Suppose I have a dataset which contains labels, filenames, and potentially other columns of metadata. The dataset may have as many as 200,000 examples. I've provided a snippet below that simulates this setup.
import pandas as pd
import numpy as np
import IPython.display as ipd
size = 20000
df = []
rng = np.random.default_rng(0)
for i in range(size):
l = rng.choice(('cat', 'dog', 'mouse', 'bird', 'horse', 'lion', 'rabbit'))
fp = str(rng.integers(1e5)).zfill(6) + '.jpg'
df.append((l, fp))
df = pd.DataFrame(df, columns=['label', 'filepath'])
ipd.display(df)
I would like to efficiently produce N randomly generated pairs of data, with the condition that the dataset is balanced between positive and negative pairs, e.g.,
# df_out would be of size "N"
df_out = pd.DataFrame([], columns=['label_1', 'label_2', 'filepath_1', 'filepath_2'])
Here I am defining a positive pair as one where label_1 equals label_2, and a negative pair as one where the two labels are not equal. So the goal is for df_out
to contain roughly 50%-positive and 50%-negative pairs.
The first approach I tried works by sampling 2N rows from the DataFrame, then collapses them into pairs.
N = 20
ii = rng.permutation(np.arange(N*2)%len(df))

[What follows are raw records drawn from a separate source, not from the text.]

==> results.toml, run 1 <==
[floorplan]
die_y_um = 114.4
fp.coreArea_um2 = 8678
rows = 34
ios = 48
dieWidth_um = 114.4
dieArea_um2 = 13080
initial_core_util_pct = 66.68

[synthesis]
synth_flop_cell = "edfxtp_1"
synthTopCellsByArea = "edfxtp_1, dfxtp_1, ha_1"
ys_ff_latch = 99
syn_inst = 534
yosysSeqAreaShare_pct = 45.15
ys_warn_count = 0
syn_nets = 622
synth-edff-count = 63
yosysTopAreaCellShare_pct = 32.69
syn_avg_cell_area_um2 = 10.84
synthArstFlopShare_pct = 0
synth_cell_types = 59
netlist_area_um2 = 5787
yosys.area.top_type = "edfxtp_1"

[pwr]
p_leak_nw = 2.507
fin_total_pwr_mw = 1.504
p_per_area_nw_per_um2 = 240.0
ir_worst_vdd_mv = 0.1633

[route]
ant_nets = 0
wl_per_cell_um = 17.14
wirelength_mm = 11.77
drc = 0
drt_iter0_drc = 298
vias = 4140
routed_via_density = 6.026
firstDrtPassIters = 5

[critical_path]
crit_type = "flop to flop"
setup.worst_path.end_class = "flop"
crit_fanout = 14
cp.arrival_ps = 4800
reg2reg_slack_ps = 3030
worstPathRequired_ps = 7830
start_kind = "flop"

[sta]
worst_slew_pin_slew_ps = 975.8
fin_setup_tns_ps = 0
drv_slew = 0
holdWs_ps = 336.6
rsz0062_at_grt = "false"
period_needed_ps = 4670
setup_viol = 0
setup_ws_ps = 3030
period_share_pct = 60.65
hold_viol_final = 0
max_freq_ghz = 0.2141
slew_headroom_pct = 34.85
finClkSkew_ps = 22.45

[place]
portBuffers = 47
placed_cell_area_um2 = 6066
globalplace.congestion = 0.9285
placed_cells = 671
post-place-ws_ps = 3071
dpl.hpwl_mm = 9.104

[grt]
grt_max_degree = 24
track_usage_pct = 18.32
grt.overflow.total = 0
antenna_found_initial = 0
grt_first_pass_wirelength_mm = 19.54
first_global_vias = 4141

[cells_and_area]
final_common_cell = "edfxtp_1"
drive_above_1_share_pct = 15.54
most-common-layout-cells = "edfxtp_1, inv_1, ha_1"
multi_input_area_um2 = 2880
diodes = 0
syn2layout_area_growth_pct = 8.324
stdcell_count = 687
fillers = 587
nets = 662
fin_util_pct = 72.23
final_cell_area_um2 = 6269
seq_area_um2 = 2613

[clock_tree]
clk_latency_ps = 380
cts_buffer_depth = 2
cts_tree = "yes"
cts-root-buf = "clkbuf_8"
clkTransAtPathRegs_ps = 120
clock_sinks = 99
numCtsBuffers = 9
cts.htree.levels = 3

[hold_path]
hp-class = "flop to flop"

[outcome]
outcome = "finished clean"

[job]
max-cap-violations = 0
### config.mk
export PLATFORM = sky130hd
export DESIGN_NAME = spiTargetBridge
export DESIGN_NICKNAME = d
export VERILOG_FILES = /design/src/bridgePkg.sv /design/src/spiTargetBridge.sv /design/src/sdoShifter.sv /design/src/targetPort.sv /design/src/accessSequencer.sv /design/src/spiFrameRx.sv
export SDC_FILE = /design/constraint.sdc
export NUM_CORES = 1
export LEC_CHECK = 0
export ABC_AREA = 1
export BUFFER_PORTS_ARGS = -buffer_cell sky130_fd_sc_hd__buf_2
export CORE_MARGIN = 1.5
export CORE_UTILIZATION = 45
export CTS_CLUSTER_DIAMETER = 100
export CTS_CLUSTER_SIZE = 10
export DETAILED_ROUTE_END_ITERATION = 10
export GPL_TIMING_DRIVEN = 0
export PLACE_DENSITY = 0.82
export SYNTH_ARGS = -nofsm -noshare
export SYNTH_HDL_FRONTEND = slang
export SYNTH_SLANG_ARGS = --single-unit
### constraint.sdc
create_clock -name sclk -period 7.3 [get_ports sclk]
set_clock_uncertainty 0.1 [all_clocks]
set_input_delay 1.095 -clock sclk [delete_from_list [all_inputs] [get_ports sclk]]
set_output_delay 1.095 -clock sclk [all_outputs]
set_load 0.02 [all_outputs]
### src/bridgePkg.sv
package bridgePkg;

  // --------------------
  // widths and counts
  // --------------------
  localparam int WordWidth  = 32;
  localparam int CmdWidth   = 8;
  localparam int IndexWidth = 7;
  localparam int NumTargets = 3;
  localparam int AddrStep   = 4;

  // bit counter within one part of a frame
  localparam int CntWidth = $clog2(WordWidth);

  // --------------------
  // enums
  // --------------------
  typedef enum logic [0:0] {
    opRead  = 1'b0,
    opWrite = 1'b1
  } opcode_t;

  typedef enum logic [1:0] {
    phCommand = 2'd0,
    phAddress = 2'd1,
    phData    = 2'd2
  } framePhase_t;

  // --------------------
  // structs
  // --------------------
  // one word event from the serial side, all flags are single-cycle pulses
  typedef struct packed {
    logic                 cmdValid;
    logic                 addrValid;
    logic                 slotStart;
    logic                 wordValid;
    logic [WordWidth-1:0] word;
  } wordEvent_t;

  typedef struct packed {
    opcode_t               op;
    logic [IndexWidth-1:0] index;
  } command_t;

  typedef struct packed {
    logic                 write;
    logic                 read;
    logic [WordWidth-1:0] addr;
    logic [WordWidth-1:0] data;
  } busReq_t;

  typedef struct packed {
    logic                 resp;
    logic [WordWidth-1:0] data;
  } busRsp_t;

endpackage
`src/rtl/cmd_fifo.sv`:
```
`timescale 1ns/10ps

module cmd_fifo
#(
  parameter int width_p = 8
)
(
  input  logic               clk_i,
  input  logic               reset_i,

  input  logic [width_p-1:0] data_i,
  input  logic               v_i,
  output logic               ready_o,

  output logic [width_p-1:0] data_o,
  output logic               v_o,
  input  logic               yumi_i
);

  logic               full_r;
  logic [width_p-1:0] data_r;

  assign ready_o = ~full_r;
  assign v_o     = full_r;
  assign data_o  = data_r;

  always_ff @(posedge clk_i)
  begin
    if (reset_i)
      full_r <= 1'b0;
    else if (v_i & ~full_r)
      full_r <= 1'b1;
    else if (yumi_i)
      full_r <= 1'b0; // Slot frees up, no bypass.
  end

  always_ff @(posedge clk_i)
  begin
    if (v_i & ~full_r)
      data_r <= data_i;
  end

endmodule

```
`src/common/cfg_pkg.sv`:
```
package cfg_pkg;

  // Command bus widths.
  localparam int addr_width_gp        = 20;
  localparam int data_width_gp        = 64;
  localparam int cfg_addr_width_gp    = 16;
  localparam int ucode_instr_width_gp = 32;

  // Tile identity widths.
  localparam int did_width_gp     = 4;
  localparam int cord_width_gp    = 6; // {y, x}, 3 bits each.
  localparam int core_id_width_gp = 4;
  localparam int cce_id_width_gp  = 4;
  localparam int lce_id_width_gp  = 5;
  localparam int domain_width_gp  = 3;

  // Start of the microcode window.
  localparam logic [cfg_addr_width_gp-1:0] ucode_base_gp = 16'h8000;

  // Register map.
  localparam logic [cfg_addr_width_gp-1:0] cfg_reg_freeze_gp      = 16'h0002;
  localparam logic [cfg_addr_width_gp-1:0] cfg_reg_icache_mode_gp = 16'h0003;
  localparam logic [cfg_addr_width_gp-1:0] cfg_reg_dcache_mode_gp = 16'h0004;
  localparam logic [cfg_addr_width_gp-1:0] cfg_reg_cce_mode_gp    = 16'h0005;
  localparam logic [cfg_addr_width_gp-1:0] cfg_reg_domain_mask_gp = 16'h0006;
  localparam logic [cfg_addr_width_gp-1:0] cfg_reg_did_gp         = 16'h0008;
  localparam logic [cfg_addr_width_gp-1:0] cfg_reg_host_did_gp    = 16'h0009;
  localparam logic [cfg_addr_width_gp-1:0] cfg_reg_cord_gp        = 16'h000a;

  typedef enum logic [1:0]
  {
    e_mem_wr    = 2'b01,
    e_mem_uc_rd = 2'b10,
    e_mem_uc_wr = 2'b11
  } mem_msg_type_e;

  typedef enum logic [0:0]
  {
    e_lce_mode_uncached = 1'b0,
    e_lce_mode_normal   = 1'b1
  } lce_mode_e;

  typedef enum logic [0:0]
  {
    e_cce_mode_uncached = 1'b0,
    e_cce_mode_normal   = 1'b1
  } cce_mode_e;

  typedef struct packed
  {
    mem_msg_type_e            msg_type;
    logic [addr_width_gp-1:0] addr;
    logic [1:0]               size; // log2 of bytes.
  } mem_header_s;

  typedef struct packed
  {
    mem_header_s              header;
    logic [data_width_gp-1:0] data;
  } mem_msg_s;

  typedef struct packed
  {
    logic                        freeze;
    logic [core_id_width_gp-1:0] core_id;
    logic [lce_id_width_gp-1:0]  icache_id;
    lce_mode_e                   icache_mode;
    logic [lce_id_width_gp-1:0]  dcache_id;
    lce_mode_e                   dcache_mode;
    logic [cce_id_width_gp-1:0]  cce_id;
    cce_mode_e                   cce_mode;
    logic [domain_width_gp-1:0]  domain_mask;
  } cfg_bus_s;

endpackage

```
`src/cfg/cfg_regs.sv`:
```
`timescale 1ns/10ps

module cfg_regs
  import cfg_pkg::*;
#(
  parameter int ucode_addr_width_p = 8,
  parameter int num_cols_p         = 4
)
(
  input  logic                            clk_i,
  input  logic                            reset_i,

  input  mem_msg_s                        cmd_i,
  input  logic                            cmd_v_i,
  output logic                            cmd_yumi_o,

  output mem_msg_s                        resp_o,
  output logic                            resp_v_o,
  input  logic                            resp_yumi_i,

  output cfg_bus_s                        cfg_bus_o,
  input  logic [did_width_gp-1:0]         did_i,
  input  logic [did_width_gp-1:0]         host_did_i,
  input  logic [cord_width_gp-1:0]        cord_i,

  output logic                            ucode_v_o,
  output logic                            ucode_w_o,
  output logic [ucode_addr_width_p-1:0]   ucode_addr_o,
  output logic [ucode_instr_width_gp-1:0] ucode_data_o,
  input  logic [ucode_instr_width_gp-1:0] ucode_data_i
);

  logic                         freeze_r;
  lce_mode_e                    icache_mode_r;
  lce_mode_e                    dcache_mode_r;
  cce_mode_e                    cce_mode_r;
  logic [domain_width_gp-1:0]   domain_mask_r;

  logic                         wr_v;
  logic                         rd_v;
  logic                         ucode_hit;
  logic [cfg_addr_width_gp-1:0] cfg_addr;
  logic [data_width_gp-1:0]     cfg_data;

  logic                         resp_pending_r;
  logic                         first_v;
  logic [3:0]                   read_sel_r;
  logic [3:0]                   read_sel;
  logic [data_width_gp-1:0]     read_mux;
  logic                         held_v_r;
  logic [data_width_gp-1:0]     held_data_r;
  logic [data_width_gp-1:0]     read_data;

  logic [core_id_width_gp-1:0]  core_id;
  logic [cce_id_width_gp-1:0]   cce_id;
  logic [lce_id_width_gp-1:0]   icache_id;
  logic [lce_id_width_gp-1:0]   dcache_id;

  assign wr_v      = cmd_v_i & (cmd_i.header.msg_type == e_mem_uc_wr);
  assign rd_v      = cmd_v_i & (cmd_i.header.msg_type == e_mem_uc_rd);
  assign cfg_addr  = cmd_i.header.addr[cfg_addr_width_gp-1:0];
  assign cfg_data  = cmd_i.data;
  assign ucode_hit = (cfg_addr >= ucode_base_gp);

  // Writes repeat each cycle the command sits at the head.
  always_ff @(posedge clk_i)
  begin
    if (reset_i)
    begin
      freeze_r      <= 1'b1;
      icache_mode_r <= e_lce_mode_uncached;
      dcache_mode_r <= e_lce_mode_uncached;
      cce_mode_r    <= e_cce_mode_uncached;
      domain_mask_r <= '0;
    end
    else if (wr_v)
    begin
      case (cfg_addr)
        cfg_reg_freeze_gp:      freeze_r      <= cfg_data[0];
        cfg_reg_icache_mode_gp: icache_mode_r <= lce_mode_e'(cfg_data[0]);
        cfg_reg_dcache_mode_gp: dcache_mode_r <= lce_mode_e'(cfg_data[0]);
        cfg_reg_cce_mode_gp:    cce_mode_r    <= cce_mode_e'(cfg_data[0]);
        cfg_reg_domain_mask_gp: domain_mask_r <= cfg_data[domain_width_gp-1:0];
        default: ;
      endcase
    end
  end

  assign ucode_v_o    = (rd_v | wr_v) & ucode_hit;
  assign ucode_w_o    = wr_v & ucode_hit;
  assign ucode_addr_o = cfg_addr[ucode_addr_width_p-1:0];
  assign ucode_data_o = cfg_data[ucode_instr_width_gp-1:0];

  cord_to_id
  #(
    .num_cols_p(num_cols_p)
  )
  id_map
  (
    .cord_i(cord_i),
    .core_id_o(core_id),
    .cce_id_o(cce_id),
    .icache_id_o(icache_id),
    .dcache_id_o(dcache_id)
  );

  assign cfg_bus_o = '{freeze:      freeze_r,
                       core_id:     core_id,
                       icache_id:   icache_id,
                       icache_mode: icache_mode_r,
                       dcache_id:   dcache_id,
                       dcache_mode: dcache_mode_r,
                       cce_id:      cce_id,
                       cce_mode:    cce_mode_r,
                       domain_mask: domain_mask_r};

  assign first_v  = cmd_v_i & ~resp_pending_r;
  assign read_sel = {rd_v & (cfg_addr == cfg_reg_host_did_gp),
                     rd_v & (cfg_addr == cfg_reg_did_gp),
                     rd_v & (cfg_addr == cfg_reg_cord_gp),
                     rd_v & ucode_hit};

  always_ff @(posedge clk_i)
  begin
    if (reset_i)
    begin
      resp_pending_r <= 1'b0;
      read_sel_r     <= '0;
    end
    else if (resp_yumi_i)
      resp_pending_r <= 1'b0;
    else if (first_v)
    begin
      resp_pending_r <= 1'b1;
      read_sel_r     <= read_sel;
    end
  end

  // One-hot select; all zero for writes and unmapped reads.
  assign read_mux = ({data_width_gp{read_sel_r[3]}} & data_width_gp'(host_did_i))
                  | ({data_width_gp{read_sel_r[2]}} & data_width_gp'(did_i))
                  | ({data_width_gp{read_sel_r[1]}} & data_width_gp'(cord_i))
                  | ({data_width_gp{read_sel_r[0]}} & data_width_gp'(ucode_data_i));

  // Capture one cycle after the select so the RAM output has settled.
  always_ff @(posedge clk_i)
  begin
    if (reset_i)
      held_v_r <= 1'b0;
    else if (resp_yumi_i)
      held_v_r <= 1'b0;
    else if (resp_pending_r)
      held_v_r <= 1'b1;
  end

  always_ff @(posedge clk_i)
  begin
    if (resp_pending_r & ~held_v_r)
      held_data_r <= read_mux;
  end

  assign read_data = held_v_r ? held_data_r : read_mux;

  assign resp_o     = '{header: cmd_i.header, data: read_data};
  assign resp_v_o   = resp_pending_r;
  assign cmd_yumi_o = resp_yumi_i; // Buffer pops with the response.

endmodule

```
`src/cfg/cord_to_id.sv`:
```
`timescale 1ns/10ps

module cord_to_id
  import cfg_pkg::*;
#(
  parameter int num_cols_p = 4
)
(
  input  logic [cord_width_gp-1:0]    cord_i,
  output logic [core_id_width_gp-1:0] core_id_o,
  output logic [cce_id_width_gp-1:0]  cce_id_o,
  output logic [lce_id_width_gp-1:0]  icache_id_o,
  output logic [lce_id_width_gp-1:0]  dcache_id_o
);

  localparam int half_width_lp = cord_width_gp / 2;

  logic [half_width_lp-1:0] cord_x;
  logic [half_width_lp-1:0] cord_y;
  logic [15:0]              core_full;

  assign cord_x = cord_i[half_width_lp-1:0];
  assign cord_y = cord_i[cord_width_gp-1:half_width_lp];

  // Row 0 holds no cores, so rows count from y = 1.
  assign core_full = (16'(cord_y) - 16'd1) * 16'(num_cols_p) + 16'(cord_x);

  assign core_id_o   = core_full[core_id_width_gp-1:0];
  assign cce_id_o    = core_full[cce_id_width_gp-1:0];
  assign icache_id_o = {core_id_o, 1'b0};
  assign dcache_id_o = {core_id_o, 1'b1};

endmodule

```
**config.mk**
```make
export PLATFORM = sky130hd
export DESIGN_NAME = ex_cluster
export DESIGN_NICKNAME = d
export VERILOG_FILES = /design/src/logic/cpu_pkg.sv /design/src/logic/cp0_regs.sv /design/src/logic/cpu_ex.sv /design/src/logic/ex_cluster.sv /design/src/logic/ex_commit.sv /design/src/logic/ex_issue_ctrl.sv /design/src/logic/ex_multi_cyc.sv
export SDC_FILE = /design/constraint.sdc
export NUM_CORES = 2
export LEC_CHECK = 0
export ABC_AREA = 1
export ABC_CLOCK_PERIOD_IN_PS = 12300
export BUFFER_PORTS_ARGS = -buffer_cell sky130_fd_sc_hd__clkbuf_2
export CORE_ASPECT_RATIO = 0.8
export CORE_MARGIN = 2
export CORE_UTILIZATION = 39
export DETAILED_ROUTE_END_ITERATION = 8
export PLACE_DENSITY_LB_ADDON = 0.1
export SYNTH_ARGS = -nofsm -noshare
export SYNTH_HDL_FRONTEND = slang
export SYNTH_SLANG_ARGS = --single-unit
export TNS_END_PERCENT = 100
```
**constraint.sdc**
```tcl
create_clock -name clk -period 12.3 [get_ports clk]
set_clock_uncertainty 0.2 [all_clocks]
set_input_delay 0.615 -clock clk [delete_from_list [all_inputs] [get_ports clk]]
set_output_delay 0.615 -clock clk [all_outputs]
set_load 0.02 [all_outputs]
```
File: src/hdl/SmartBikeTelemetry.sv
// Telemetry and lighting top level: lamps, wheel speed, arbiter, UART
`timescale 1ns/100ps

module SmartBikeTelemetry #(
	// 10 ms at 50 MHz
	parameter int DebounceCycles = 500_000,
	// About 1.5 Hz blink
	parameter int BlinkHalfPeriod = 16_666_667,
	// One second speed window
	parameter int GateCycles = 50_000_000,
	// 115200 baud
	parameter int BitCycles = 434
) (
	input	logic		CLOCK_50,
	input	logic		rstN,
	input	logic		leftBlinker,
	input	logic		rightBlinker,
	input	logic		headLight,
	input	logic		brakes,
	input	logic		blips,
	output	logic		leftBlinkerOut,
	output	logic		rightBlinkerOut,
	output	logic		headLightOut,
	output	logic		brakeLightOut,
	output	logic		txd
);
	import bikePkg::*;

	// Requester handshakes
	logic						lightReq;
	logic						lightAck;
	logic	[valueWidth-1:0]	lightValue;
	logic						speedReq;
	logic						speedAck;
	logic	[valueWidth-1:0]	speedValue;

	// Arbiter to transmitter
	logic						start;
	logic						busy;
	logic	[tagWidth-1:0]		frameTag;
	logic	[valueWidth-1:0]	frameValue;

	// Lamp switches and lamp-status frames
	lightController #(
		.DebounceCycles(DebounceCycles),
		.BlinkHalfPeriod(BlinkHalfPeriod)
	) lights (
		.CLOCK_50(CLOCK_50),
		.rstN(rstN),
		.leftBlinker(leftBlinker),
		.rightBlinker(rightBlinker),
		.headLight(headLight),
		.brakes(brakes),
		.leftBlinkerOut(leftBlinkerOut),
		.rightBlinkerOut(rightBlinkerOut),
		.headLightOut(headLightOut),
		.brakeLightOut(brakeLightOut),
		.req(lightReq),
		.ack(lightAck),
		.value(lightValue)
	);

	// Wheel speed
	rpmCounter #(
		.GateCycles(GateCycles)
	) rpm (
		.CLOCK_50(CLOCK_50),
		.rstN(rstN),
		.blips(blips),
		.req(speedReq),
		.ack(speedAck),
		.value(speedValue)
	);

	// Shared transmitter access
	telemetryArbiter arbiter (
		.CLOCK_50(CLOCK_50),
		.rstN(rstN),
		.lightReq(lightReq),
		.lightAck(lightAck),
		.lightValue(lightValue),
		.speedReq(speedReq),
		.speedAck(speedAck),
		.speedValue(speedValue),
		.start(start),
		.tag(frameTag),
		.value(frameValue),
		.busy(busy)
	);

	// Phone link
	uartTx #(
		.BitCycles(BitCycles)
	) phoneTx (
		.CLOCK_50(CLOCK_50),
		.rstN(rstN),
		.start(start),
		.tag(frameTag),
		.value(frameValue),
		.busy(busy),
		.txd(txd)
	);

endmodule

File: src/hdl/uartTx.sv
// Two-byte 8N1 frame serializer with busy flag
`timescale 1ns/100ps

module uartTx #(
	parameter int BitCycles = 4
) (
	input	logic								CLOCK_50,
	input	logic								rstN,
	input	logic								start,
	input	logic	[bikePkg::tagWidth-1:0]		tag,
	input	logic	[bikePkg::valueWidth-1:0]	value,
	output	logic								busy,
	output	logic								txd
);
	import bikePkg::*;

	// Start and stop bit around each byte
	localparam int FrameBits = tagWidth + valueWidth + 4;
	localparam int CntWidth = $clog2(BitCycles + 1);
	localparam int IdxWidth = $clog2(FrameBits);

	logic	[FrameBits-2:0]		shiftReg;
	logic	[CntWidth-1:0]		cycleCnt;
	logic	[IdxWidth-1:0]		bitIdx;
	logic						bitEnd;

	// Last clock of the current bit
	assign bitEnd = (cycleCnt == CntWidth'(BitCycles - 1));

	always_ff @(posedge CLOCK_50) begin
		if (!rstN) begin
			busy <= 1'b0;
			txd <= 1'b1;
			cycleCnt <= '0;
			bitIdx <= '0;
		end else if (!busy) begin
			// Start bit goes straight out
			if (start) begin
				busy <= 1'b1;
				txd <= 1'b0;
				cycleCnt <= '0;
				bitIdx <= '0;
			end
		end else if (bitEnd) begin
			cycleCnt <= '0;
			if (bitIdx == IdxWidth'(FrameBits - 1)) begin
				// Second stop bit done
				busy <= 1'b0;
				txd <= 1'b1;
			end else begin
				bitIdx <= bitIdx + 1'b1;
				txd <= shiftReg[0];
			end
		end else begin
			cycleCnt <= cycleCnt + 1'b1;
		end
	end

	// Rest of the frame after the first start bit, LSB first
	// Ones shift in behind so the line idles high
	always_ff @(posedge CLOCK_50) begin
		if (!busy && start) begin
			shiftReg <= {1'b1, value, 1'b0, 1'b1, tag};
		end else if (busy && bitEnd) begin
			shiftReg <= {1'b1, shiftReg[FrameBits-2:1]};
		end
	end

endmodule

func = lambda x: x.dropna().astype(str).str.cat(sep=',')
df_out = df.iloc[ii].reset_index(drop=True) # subsample
df_out = df_out.groupby(df_out.index//2) # collapse every two rows into one row
df_out = df_out.agg(func).reset_index(drop=True) # use `func` to combine rows
for k in df.columns:
df_out[[f'{k}_1',f'{k}_2']] = df_out[k].str.split(',', expand=True)
del df_out[k]
So this works to make pairs of rows, but it doesn't take any consideration to positive or negative pairs.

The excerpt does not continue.